§ Work request: Here are the records. Write out exactly the lines between the one holding "chk_busy = 1'b0;" and the one holding "if (alu_win) begin", inclusive.

Segment Open

**config.mk**
```make
export PLATFORM = sky130hd
export DESIGN_NAME = avmm_csr_initiator_flat
export DESIGN_NICKNAME = d
export VERILOG_FILES = /design/src/rtl/avmm_csr_initiator_if.sv /design/src/rtl/avmm_csr_initiator.sv /design/src/flat_wrapper.sv
export SDC_FILE = /design/constraint.sdc
export NUM_CORES = 1
export LEC_CHECK = 0
export CAP_MARGIN = 30
export CORE_UTILIZATION = 40
export CTS_BUF_LIST = sky130_fd_sc_hd__clkbuf_2
export CTS_CLUSTER_DIAMETER = 40
export CTS_CLUSTER_SIZE = 30
export DETAILED_ROUTE_END_ITERATION = 16
export HOLD_SLACK_MARGIN = 0.08
export PLACE_DENSITY = 0.87
export REMOVE_ABC_BUFFERS = 1
export SYNTH_ARGS = -nofsm -noshare
export SYNTH_HDL_FRONTEND = slang
export SYNTH_SLANG_ARGS = --single-unit
```
**constraint.sdc**
```tcl
create_clock -name clk_csr_clk -period 1.5 [get_ports clk_csr_clk]
set_input_delay 0.3 -clock clk_csr_clk [delete_from_list [all_inputs] [get_ports clk_csr_clk]]
set_output_delay 0.3 -clock clk_csr_clk [all_outputs]
set_load 0.02 [all_outputs]
```
**src/rtl/avmm_csr_initiator_if.sv**
```systemverilog
// CSR initiator bus bundle: command/response stream plus Avalon-MM master signals.
// The master modport is the initiator's view; the slave modport is the host/fabric view.
interface avmm_csr_initiator_if #(
    parameter int unsigned ADDR_W = 16,
    parameter int unsigned DATA_W = 32
);
    // Command stream
    logic              cmd_valid;
    logic              cmd_ready;
    logic              cmd_write;
    logic [ADDR_W-1:0] cmd_addr;
    logic [DATA_W-1:0] cmd_wdata;
    // Response stream
    logic              rsp_valid;
    logic              rsp_ready;
    logic              rsp_write;
    logic [DATA_W-1:0] rsp_rdata;
    logic              rsp_err;
    // Avalon-MM master
    logic [ADDR_W-1:0] avm_address;
    logic              avm_read;
    logic              avm_write;
    logic [DATA_W-1:0] avm_writedata;
    logic [DATA_W-1:0] avm_readdata;
    logic              avm_waitrequest;

    modport master (
        input  cmd_valid, cmd_write, cmd_addr, cmd_wdata,
        input  rsp_ready,
        input  avm_readdata, avm_waitrequest,
        output cmd_ready,
        output rsp_valid, rsp_write, rsp_rdata, rsp_err,
        output avm_address, avm_read, avm_write, avm_writedata
    );

    modport slave (
        output cmd_valid, cmd_write, cmd_addr, cmd_wdata,
        output rsp_ready,
        output avm_readdata, avm_waitrequest,
        input  cmd_ready,
        input  rsp_valid, rsp_write, rsp_rdata, rsp_err,
        input  avm_address, avm_read, avm_write, avm_writedata
    );
endinterface

```
**src/rtl/avmm_csr_initiator.sv**
```systemverilog
// Single-outstanding CSR command -> Avalon-MM read/write initiator.
// Optional watchdog enabled by defining AVMM_CSR_INITIATOR_TIMEOUT_EN: a transaction
// stalled on waitrequest for TIMEOUT_CYCLES cycles is aborted with rsp_err=1.
module avmm_csr_initiator #(
    parameter int unsigned       ADDR_W         = 16,
    parameter int unsigned       DATA_W         = 32,
    parameter int unsigned       TIMEOUT_CYCLES = 1024,
    parameter logic [DATA_W-1:0] TIMEOUT_RDATA  = DATA_W'(32'hDEAD_BEEF)
) (
    input  logic                        clk_csr_clk,
    input  logic                        csr_reset,
    avmm_csr_initiator_if.master        bus,
    output logic [15:0]                 timeout_cnt
);

    if (TIMEOUT_CYCLES < 2 || TIMEOUT_CYCLES > 65535 || $bits(TIMEOUT_RDATA) != DATA_W)
    begin : g_bad_param
        $error("avmm_csr_initiator: illegal TIMEOUT_CYCLES or TIMEOUT_RDATA width");
    end

    typedef enum logic [1:0] {StIdle, StBus, StResp} state_t;

    state_t            state;
    logic              cmd_ready_q;
    logic              is_write_q;
    logic [ADDR_W-1:0] avm_address_q;
    logic [DATA_W-1:0] avm_writedata_q;
    logic              avm_read_q;
    logic              avm_write_q;
    logic              rsp_valid_q;
    logic              rsp_write_q;
    logic [DATA_W-1:0] rsp_rdata_q;
    logic              rsp_err_q;
    logic [15:0]       wait_cnt_q;
    logic [15:0]       timeout_q;

    assign bus.cmd_ready     = cmd_ready_q;
    assign bus.avm_address   = avm_address_q;
    assign bus.avm_writedata = avm_writedata_q;
    assign bus.avm_read      = avm_read_q;
    assign bus.avm_write     = avm_write_q;
    assign bus.rsp_valid     = rsp_valid_q;
    assign bus.rsp_write     = rsp_write_q;
    assign bus.rsp_rdata     = rsp_rdata_q;
    // Only ever set in the watchdog build; constant zero otherwise.
    assign bus.rsp_err       = rsp_err_q;
    assign timeout_cnt       = timeout_q;

    // Transaction FSM with all bus and response outputs registered.
    always_ff @(posedge clk_csr_clk) begin
        if (csr_reset) begin
            state           <= StIdle;
            cmd_ready_q     <= 1'b0;
            is_write_q      <= 1'b0;
            avm_address_q   <= '0;
            avm_writedata_q <= '0;
            avm_read_q      <= 1'b0;
            avm_write_q     <= 1'b0;
            rsp_valid_q     <= 1'b0;
            rsp_write_q     <= 1'b0;
            rsp_rdata_q     <= '0;
            rsp_err_q       <= 1'b0;
            wait_cnt_q      <= '0;
            timeout_q       <= '0;
        end else begin
            unique case (state)
                StIdle: begin
                    if (bus.cmd_valid && cmd_ready_q) begin
                        cmd_ready_q     <= 1'b0;
                        is_write_q      <= bus.cmd_write;
                        avm_address_q   <= bus.cmd_addr;
                        avm_writedata_q <= bus.cmd_wdata;
                        avm_read_q      <= ~bus.cmd_write;
                        avm_write_q     <= bus.cmd_write;
                        wait_cnt_q      <= '0;
                        state           <= StBus;
                    end else begin
                        cmd_ready_q <= 1'b1;
                    end
                end
                StBus: begin
                    if (!bus.avm_waitrequest) begin
                        // Normal completion also wins over a same-cycle watchdog expiry.
                        avm_read_q  <= 1'b0;
                        avm_write_q <= 1'b0;
                        rsp_valid_q <= 1'b1;
                        rsp_write_q <= is_write_q;
                        rsp_rdata_q <= is_write_q ? '0 : bus.avm_readdata;
                        rsp_err_q   <= 1'b0;
                        state       <= StResp;
                    end else begin
                        if (wait_cnt_q != 16'hFFFF) begin
                            wait_cnt_q <= wait_cnt_q + 16'd1;
                        end
`ifdef AVMM_CSR_INITIATOR_TIMEOUT_EN
                        // This stall cycle is the TIMEOUT_CYCLES-th one: abort.
                        if (wait_cnt_q == 16'(TIMEOUT_CYCLES - 1)) begin
                            avm_read_q  <= 1'b0;
                            avm_write_q <= 1'b0;
                            rsp_valid_q <= 1'b1;
                            rsp_write_q <= is_write_q;
                            rsp_rdata_q <= is_write_q ? '0 : TIMEOUT_RDATA;
                            rsp_err_q   <= 1'b1;
                            if (timeout_q != 16'hFFFF) begin
                                timeout_q <= timeout_q + 16'd1;
                            end
                            state       <= StResp;
                        end
`endif
                    end
                end
                StResp: begin
                    if (bus.rsp_ready) begin
                        rsp_valid_q <= 1'b0;
                        cmd_ready_q <= 1'b1;
                        state       <= StIdle;
                    end
                end
                default: begin
                    state <= StIdle;
                end
            endcase
        end
    end

endmodule

```
**src/flat_wrapper.sv**
```systemverilog
// flat-port wrapper written by rule: the top's interface ports become plain ports
module avmm_csr_initiator_flat 
#(
    parameter int unsigned       ADDR_W         = 16,
    parameter int unsigned       DATA_W         = 32,
    parameter int unsigned       TIMEOUT_CYCLES = 1024,
    parameter logic [DATA_W-1:0] TIMEOUT_RDATA  = DATA_W'(32'hDEAD_BEEF)
)
  (clk_csr_clk, csr_reset, timeout_cnt, bus_cmd_valid, bus_cmd_write, bus_cmd_addr, bus_cmd_wdata, bus_rsp_ready, bus_avm_readdata, bus_avm_waitrequest, bus_cmd_ready, bus_rsp_valid, bus_rsp_write, bus_rsp_rdata, bus_rsp_err, bus_avm_address, bus_avm_read, bus_avm_write, bus_avm_writedata);
  avmm_csr_initiator_if #(.ADDR_W(ADDR_W), .DATA_W(DATA_W)) bus_i ();
  input  logic clk_csr_clk;
  input  logic csr_reset;
  output logic [15:0] timeout_cnt;
  input wire logic [$bits(bus_i.cmd_valid)-1:0] bus_cmd_valid;
  input wire logic [$bits(bus_i.cmd_write)-1:0] bus_cmd_write;
  input wire logic [$bits(bus_i.cmd_addr)-1:0] bus_cmd_addr;
  input wire logic [$bits(bus_i.cmd_wdata)-1:0] bus_cmd_wdata;
  input wire logic [$bits(bus_i.rsp_ready)-1:0] bus_rsp_ready;
  input wire logic [$bits(bus_i.avm_readdata)-1:0] bus_avm_readdata;
  input wire logic [$bits(bus_i.avm_waitrequest)-1:0] bus_avm_waitrequest;
  output wire logic [$bits(bus_i.cmd_ready)-1:0] bus_cmd_ready;
  output wire logic [$bits(bus_i.rsp_valid)-1:0] bus_rsp_valid;
  output wire logic [$bits(bus_i.rsp_write)-1:0] bus_rsp_write;
  output wire logic [$bits(bus_i.rsp_rdata)-1:0] bus_rsp_rdata;
  output wire logic [$bits(bus_i.rsp_err)-1:0] bus_rsp_err;
  output wire logic [$bits(bus_i.avm_address)-1:0] bus_avm_address;
  output wire logic [$bits(bus_i.avm_read)-1:0] bus_avm_read;
  output wire logic [$bits(bus_i.avm_write)-1:0] bus_avm_write;
  output wire logic [$bits(bus_i.avm_writedata)-1:0] bus_avm_writedata;
  assign bus_i.cmd_valid = bus_cmd_valid;
  assign bus_i.cmd_write = bus_cmd_write;
  assign bus_i.cmd_addr = bus_cmd_addr;
  assign bus_i.cmd_wdata = bus_cmd_wdata;
  assign bus_i.rsp_ready = bus_rsp_ready;
  assign bus_i.avm_readdata = bus_avm_readdata;
  assign bus_i.avm_waitrequest = bus_avm_waitrequest;
  assign bus_cmd_ready = bus_i.cmd_ready;
  assign bus_rsp_valid = bus_i.rsp_valid;
  assign bus_rsp_write = bus_i.rsp_write;
  assign bus_rsp_rdata = bus_i.rsp_rdata;
  assign bus_rsp_err = bus_i.rsp_err;
  assign bus_avm_address = bus_i.avm_address;
  assign bus_avm_read = bus_i.avm_read;
  assign bus_avm_write = bus_i.avm_write;
  assign bus_avm_writedata = bus_i.avm_writedata;
  avmm_csr_initiator #(.ADDR_W(ADDR_W), .DATA_W(DATA_W), .TIMEOUT_CYCLES(TIMEOUT_CYCLES), .TIMEOUT_RDATA(TIMEOUT_RDATA)) u_core (.clk_csr_clk(clk_csr_clk), .csr_reset(csr_reset), .bus(bus_i), .timeout_cnt(timeout_cnt));
endmodule
```
==> results_dict.tcl <==
set metrics [dict create \
    placed_area_um2 5112 \
    crit_buf_inv 1 \
    cts_tree "yes" \
    io_buffers 170 \
    row_count 33 \
    multi_input_area_um2 1361 \
    synth_seq_area_share_pct 52.24 \
    path_cells "clkdlybuf4s15_2" \
    cts_htree_levels 3 \
    crit_type "flip-flop to output pin" \
    via_per_inst 4.811 \
    vias 3281 \
    grt_pass1_wl_mm 14.25 \
    synth_enable_flop_cells 0 \
    drive_gt1_share_pct 35.18 \
    dr.pass1.iters 4 \
    synth_top_cell_area_share_pct 52.24 \
    finalSetupViolations 0 \
    cts_buffer_depth 2 \
    place_hpwl_mm 6.274 \
    drtAntennaViolNets 0 \
    numCtsBuffers 9 \
    synth_top_area_cell "dfxtp_1" \
    core_um2 8175 \
    grt_pass1_vias 3161 \
    worstSetupEndpointType "output pin" \
    required_ps 1200 \
    hold_class "primary input to flip-flop" \
    initialDrtViolationCount 76 \
    slew_viol_final 0 \
    syn2layout_area_growth_pct 53.25 \
    clock-root-buffer "clkbuf_2" \
    fmax_mhz 710.3 \
    drc_errors 0 \
    yosysWarnings 0 \
    place_congestion 0.7157 \
    ios 188 \
    postLayoutCoreUtil_pct 63.21 \
    max_stage_delay_ps 380 \
    clock-sinks 88 \
    leakage_uw 0.002015 \
    setup_tns_ps 0 \
    cpMaxStageDelayCell "dfxtp_2" \
    r2r_slack_ps 100 \
    syn_area_um2 3372 \
    initial_core_util_pct 41.25 \
    arrival_ps 1110 \
    grt.overflow.total 0 \
    timing.max_cap.violations 0 \
    dieArea_um2 8801 \
    wl_per_cell_um 13.48 \
    routed_wl_mm 9.193 \
    final-seq-area_um2 1862 \
    fin_nets 658 \
    path_delay_family "flip-flops" \
    post-route-period-util_pct 93.86 \
    power_density_nw_per_um2 907.3 \
    antenna_found_initial 0 \
    ir_drop_mv 0.4718 \
    yosysMostFrequentCell "nand2_1" \
    avgSynthCellArea_um2 8.305 \
    n_antenna_cell 0 \
    clk_latency_ps 500 \
    synth_ff_type "dfxtp_1" \
    ys_top_cells_by_count "nand2_1 (132), dfxtp_1 (88), a21oi_1 (87)" \
    grt_use_total_pct 20.35 \
    grt_max_degree 53 \
    clk_pin_slew_ps 250 \
    hold_violations 0 \
    synth_cells 406 \
    period_needed_ps 1408 \
    start_kind "flip-flop" \
    ys_types 23 \
    ys_seq_elements 88 \
    synthArstFlopShare_pct 0 \
    die_h_um 93.82 \
    fin_area_um2 5167 \
    finalClockSkew_ps 39.24 \
    synthTopCellsByArea "dfxtp_1 (52%), nand2_1 (15%), a21oi_1 (13%)" \
    outcome "finished, final reports clean" \
    num-fill-cells 710 \
    die_width_um 93.82 \
    path_max_fanout 2 \
]
[metrics by stage]
step	hold WS, ps	total power (uW)	worst slack (ps)	std cells
finish	181.1	4689	92.12	682
global route	133.1	4929	-8.153	682
CTS	135.7	4750	0.6150	677
detailed placement	442.8	3460	-139.2	659
global placement	437.2	3437	-94.50	659
floorplan	362.4	2889	-671.1	373
[sequential cells by signal, summed over array words and instances, names as in the netlist]
name,cells
u_core.bus.rsp_valid,1
u_core.is_write_q,1
u_core.bus.avm_read,1
u_core.bus.rsp_write,1
u_core.bus.avm_write,1
u_core.bus.avm_writedata,32
u_core.bus.rsp_rdata,32
u_core.bus.cmd_ready,1
u_core.bus.avm_address,16
u_core.state,2
[cell type report]
| class | instances | area share, % |
|---|---|---|
| flip-flops and latches | 88 | 36.03 |
| clock buffers | 10 | 0.9685 |
| well taps | 105 | 2.542 |
| inverters | 1 | 0.07264 |
| multi-input cells | 284 | 26.34 |
| repair buffers | 188 | 32.42 |
| clock inverters | 6 | 1.622 |
[metal layers]
metal / global-route usage, % / wire length, um / vias to the layer above
met2: 35.52 / 4549 / 140
met4: 7.308 / 129 / 0
met1: 22.65 / 3619 / 1500
met5: 0 / 0 / -
li1: - / - / 1626
met3: 7.282 / 894 / 15
[where the power goes]
part | switching, uW | internal (uW) | leakage [uW]
registers | 54.4 | 2460 | 0.000752
clock network | 770 | 550 | 0.0000756
logic | 440 | 418 | 0.00119
[cells by family (layout without fill, tap and decap cells)]
family	count (synthesis)	after routing	share of synthesized area, %
simple gates	176	176	24.56
compound gates	91	91	13.77
flops	88	88	52.24
other cells	1	17	0.1112
buf+inv	50	205	9.313
[cell usage in the layout (no fill, tap or decap), drive strengths merged, types with 2 or more instances in the layout]
master         Yosys  layout
a21oi             88      88
clkdlybuf4s50      0      84
clkinv             0       2
nand2            132     132
nand3              2       2
bufinv             0       2
clkdlybuf4s15      0      31
clkbuf            11      11
clkinvlp           0       2
nor2               3       3
buf               38      72
conb               1      17
dfxtp             88      88
nand3b            33      33
[final timing paths]
kind,start,to,cells past startpoint
max reg2reg,u_core.state[1],u_core.bus.avm_address[0],4
max,u_core.bus.avm_write,bus_avm_write,1
min,csr_reset,u_core.bus.avm_writedata[6],3
min reg2reg,u_core.bus.rsp_rdata[24],u_core.bus.rsp_rdata[24],2
[what timing repair did]
item,4_1_cts,5_1_grt
resized for setup,280,109
endpoints found under the setup margin,85,79
buffers inserted,2,5
hold buffers,0,0
Power figures use the tool's default switching activity.
File: src/rtl/rf_write_scheduler.sv
// Register-file write port scheduler: ALU writes first, long-latency
// results buffered in order, with WAW squash and a pending-write query.
module rf_write_scheduler #(
  parameter int DEPTH = 4,
  parameter int AW    = 5,
  parameter int DW    = 32
) (
  input  logic                     clk,
  input  logic                     rst_n,
  input  logic                     alu_valid,
  input  logic [AW-1:0]            alu_rd,
  input  logic [DW-1:0]            alu_data,
  input  logic                     lx_valid,
  output logic                     lx_ready,
  input  logic [AW-1:0]            lx_rd,
  input  logic [DW-1:0]            lx_data,
  output logic                     RegWrite,
  output logic [AW-1:0]            RDaddr,
  output logic [DW-1:0]            RDdata,
  input  logic [AW-1:0]            chk_addr,
  output logic                     chk_busy,
  output logic [$clog2(DEPTH):0]   fifo_count
);

  localparam int PW = $clog2(DEPTH);
  localparam int CW = PW + 1;
  localparam logic [CW-1:0] FULL = CW'(DEPTH);

  logic [DEPTH-1:0][AW-1:0] rd_q;
  logic [DEPTH-1:0][DW-1:0] data_q;
  logic [DEPTH-1:0]         live_q, live_d;
  logic [PW-1:0]            rptr_q, rptr_d;
  logic [PW-1:0]            wptr_q, wptr_d;
  logic [CW-1:0]            cnt_q, cnt_d;
  logic                     we_q, we_d;
  logic [AW-1:0]            addr_q, addr_d;
  logic [DW-1:0]            data_oq, data_od;

  logic alu_win, pop, push;

  assign alu_win  = alu_valid && (alu_rd != '0);
  assign pop      = !alu_win && (cnt_q != '0);
  assign lx_ready = (cnt_q < FULL);
  assign push     = lx_valid && lx_ready && (lx_rd != '0);

  always_comb begin
    chk_busy = 1'b0;
    for (int i = 0; i < DEPTH; i++) begin
      if (live_q[i] && (rd_q[i] == chk_addr) && (chk_addr != '0))
        chk_busy = 1'b1;
    end
  end

  always_comb begin
    live_d  = live_q;
    rptr_d  = rptr_q;
    wptr_d  = wptr_q;
    cnt_d   = cnt_q;
    we_d    = 1'b0;
    addr_d  = '0;
    data_od = '0;
    if (alu_win) begin
      we_d    = 1'b1;
      addr_d  = alu_rd;
      data_od = alu_data;
      for (int i = 0; i < DEPTH; i++) begin
        if (rd_q[i] == alu_rd)
          live_d[i] = 1'b0;
      end
    end else if (pop) begin
      if (live_q[rptr_q]) begin
        we_d    = 1'b1;
        addr_d  = rd_q[rptr_q];
        data_od = data_q[rptr_q];
      end
      live_d[rptr_q] = 1'b0;
      rptr_d = rptr_q + PW'(1);
    end
    // applied after the squash so a same-cycle push stays live
    if (push) begin
      live_d[wptr_q] = 1'b1;
      wptr_d = wptr_q + PW'(1);
    end
    unique case (1'b1)
      push && !pop: cnt_d = cnt_q + CW'(1);
      pop && !push: cnt_d = cnt_q - CW'(1);
      default:      cnt_d = cnt_q;
    endcase
  end

  always_ff @(posedge clk or negedge rst_n) begin
    if (!rst_n) begin
      rd_q    <= '0;
      data_q  <= '0;
      live_q  <= '0;
      rptr_q  <= '0;
      wptr_q  <= '0;
      cnt_q   <= '0;
      we_q    <= 1'b0;
      addr_q  <= '0;
      data_oq <= '0;
    end else begin
      live_q  <= live_d;
      rptr_q  <= rptr_d;
      wptr_q  <= wptr_d;
      cnt_q   <= cnt_d;
      we_q    <= we_d;
      addr_q  <= addr_d;
      data_oq <= data_od;
      if (push) begin
        rd_q[wptr_q]   <= lx_rd;
        data_q[wptr_q] <= lx_data;
      end
    end
  end

  assign RegWrite   = we_q;
  assign RDaddr     = addr_q;
  assign RDdata     = data_oq;
  assign fifo_count = cnt_q;

endmodule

Segment Closed

§ Exercise output:
    chk_busy = 1'b0;
    for (int i = 0; i < DEPTH; i++) begin
      if (live_q[i] && (rd_q[i] == chk_addr) && (chk_addr != '0))
        chk_busy = 1'b1;
    end
  end

  always_comb begin
    live_d  = live_q;
    rptr_d  = rptr_q;
    wptr_d  = wptr_q;
    cnt_d   = cnt_q;
    we_d    = 1'b0;
    addr_d  = '0;
    data_od = '0;
    if (alu_win) begin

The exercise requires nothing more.